Read the lines below. Copy out any that hold the string "constraint".

══ Source data

[config.mk]
export PLATFORM = sky130hd
export DESIGN_NAME = instruction_fetch
export DESIGN_NICKNAME = d
export VERILOG_FILES = /design/src/rtl/instruction_fetch_pkg.sv /design/src/rtl/fetch_hold_buffer.sv /design/src/rtl/instruction_fetch.sv
export SDC_FILE = /design/constraint.sdc
export NUM_CORES = 1
export LEC_CHECK = 0
export ABC_AREA = 0
export CAP_MARGIN = 20
export CORE_ASPECT_RATIO = 0.8
export CORE_MARGIN = 2
export CORE_UTILIZATION = 40
export DETAILED_ROUTE_END_ITERATION = 8
export GPL_TIMING_DRIVEN = 0
export PLACE_DENSITY = 0.67
export SLEW_MARGIN = 20
export SYNTH_ARGS = -nofsm -noshare
export SYNTH_HDL_FRONTEND = slang
export SYNTH_SLANG_ARGS = --single-unit
[constraint.sdc]
create_clock -name clk -period 2.3 [get_ports clk]
set_input_delay 0.345 -clock clk [delete_from_list [all_inputs] [get_ports clk]]
set_output_delay 0.345 -clock clk [all_outputs]
set_load 0.03 [all_outputs]
[src/rtl/instruction_fetch_pkg.sv]
// instruction_fetch_types: shared fetch-stage types and constants
package instruction_fetch_types;
   typedef logic [63:0] double_word;
   typedef enum logic [1:0] {S_REQ, S_WAIT, S_FLUSH} fetch_state_e;
   localparam int INSTR_BYTES = 4;
endpackage

[src/rtl/fetch_hold_buffer.sv]
// fetch_hold_buffer: one-entry holding slot for a response that arrives while decode stalls
module fetch_hold_buffer (
   input  logic        clk,
   input  logic        rst,
   input  logic        load,
   input  logic        drain,
   input  logic        clear,
   input  logic [31:0] instr_in,
   input  logic [63:0] pc_in,
   output logic        valid,
   output logic [31:0] instr,
   output logic [63:0] pc
);
   always_ff @(posedge clk) begin
      if (rst) begin
         valid <= 1'b0;
         instr <= '0;
         pc    <= '0;
      end else if (clear) begin
         valid <= 1'b0;
      end else if (load) begin
         valid <= 1'b1;
         instr <= instr_in;
         pc    <= pc_in;
      end else if (drain) begin
         valid <= 1'b0;
      end
   end
endmodule

[src/rtl/instruction_fetch.sv]
// instruction_fetch: PC generation, one-at-a-time imem requests, stall hold and branch flush
module instruction_fetch
   import instruction_fetch_types::*;
#(
   parameter double_word RESET_PC = 64'h0
) (
   input  logic        clk,
   input  logic        rst,
   output logic        imem_req_valid,
   input  logic        imem_req_ready,
   output logic [63:0] imem_req_addr,
   input  logic        imem_resp_valid,
   input  logic [31:0] imem_resp_data,
   input  logic        stall_in,
   input  logic        branch_reset,
   input  logic [63:0] branch_target,
   output logic        pc_output_valid,
   output logic [31:0] instruction,
   output logic [63:0] instruction_pc
);
   fetch_state_e state, next_state;
   double_word   pc, req_pc, buf_pc;
   logic [31:0]  buf_instr;
   logic         buf_valid, req_fire, resp_take, in_flight;
   assign imem_req_valid = state == S_REQ && !buf_valid && !rst;
   assign imem_req_addr  = pc;
   assign req_fire       = imem_req_valid && imem_req_ready;
   assign resp_take      = state == S_WAIT && imem_resp_valid && !branch_reset;
   assign in_flight      = req_fire || (state != S_REQ && !imem_resp_valid);
   always_comb begin
      next_state = state;
      next_state = branch_reset ? (in_flight ? S_FLUSH : S_REQ) :
                   state == S_REQ ? (req_fire ? S_WAIT : S_REQ) :
                   imem_resp_valid ? S_REQ : state;
   end
   always_ff @(posedge clk) begin
      if (rst) state <= S_REQ;
      else     state <= next_state;
   end
   always_ff @(posedge clk) begin
      if (rst) begin
         pc              <= RESET_PC;
         req_pc          <= '0;
         pc_output_valid <= 1'b0;
         instruction     <= '0;
         instruction_pc  <= '0;
      end else begin
         if (req_fire) req_pc <= pc;
         if (branch_reset) begin
            pc              <= branch_target & ~double_word'(3);
            pc_output_valid <= 1'b0;
         end else begin
            if (resp_take) pc <= pc + double_word'(INSTR_BYTES);
            if (!stall_in) begin
               pc_output_valid <= buf_valid || resp_take;
               instruction     <= buf_valid ? buf_instr : resp_take ? imem_resp_data : instruction;
               instruction_pc  <= buf_valid ? buf_pc : resp_take ? req_pc : instruction_pc;
            end
         end
      end
   end
   fetch_hold_buffer u_hold (
      .clk      (clk),
      .rst      (rst),
      .load     (resp_take && stall_in),
      .drain    (buf_valid && !stall_in),
      .clear    (branch_reset),
      .instr_in (imem_resp_data),
      .pc_in    (req_pc),
      .valid    (buf_valid),
      .instr    (buf_instr),
      .pc       (buf_pc)
   );
endmodule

════

**Reply**
export SDC_FILE = /design/constraint.sdc
[constraint.sdc]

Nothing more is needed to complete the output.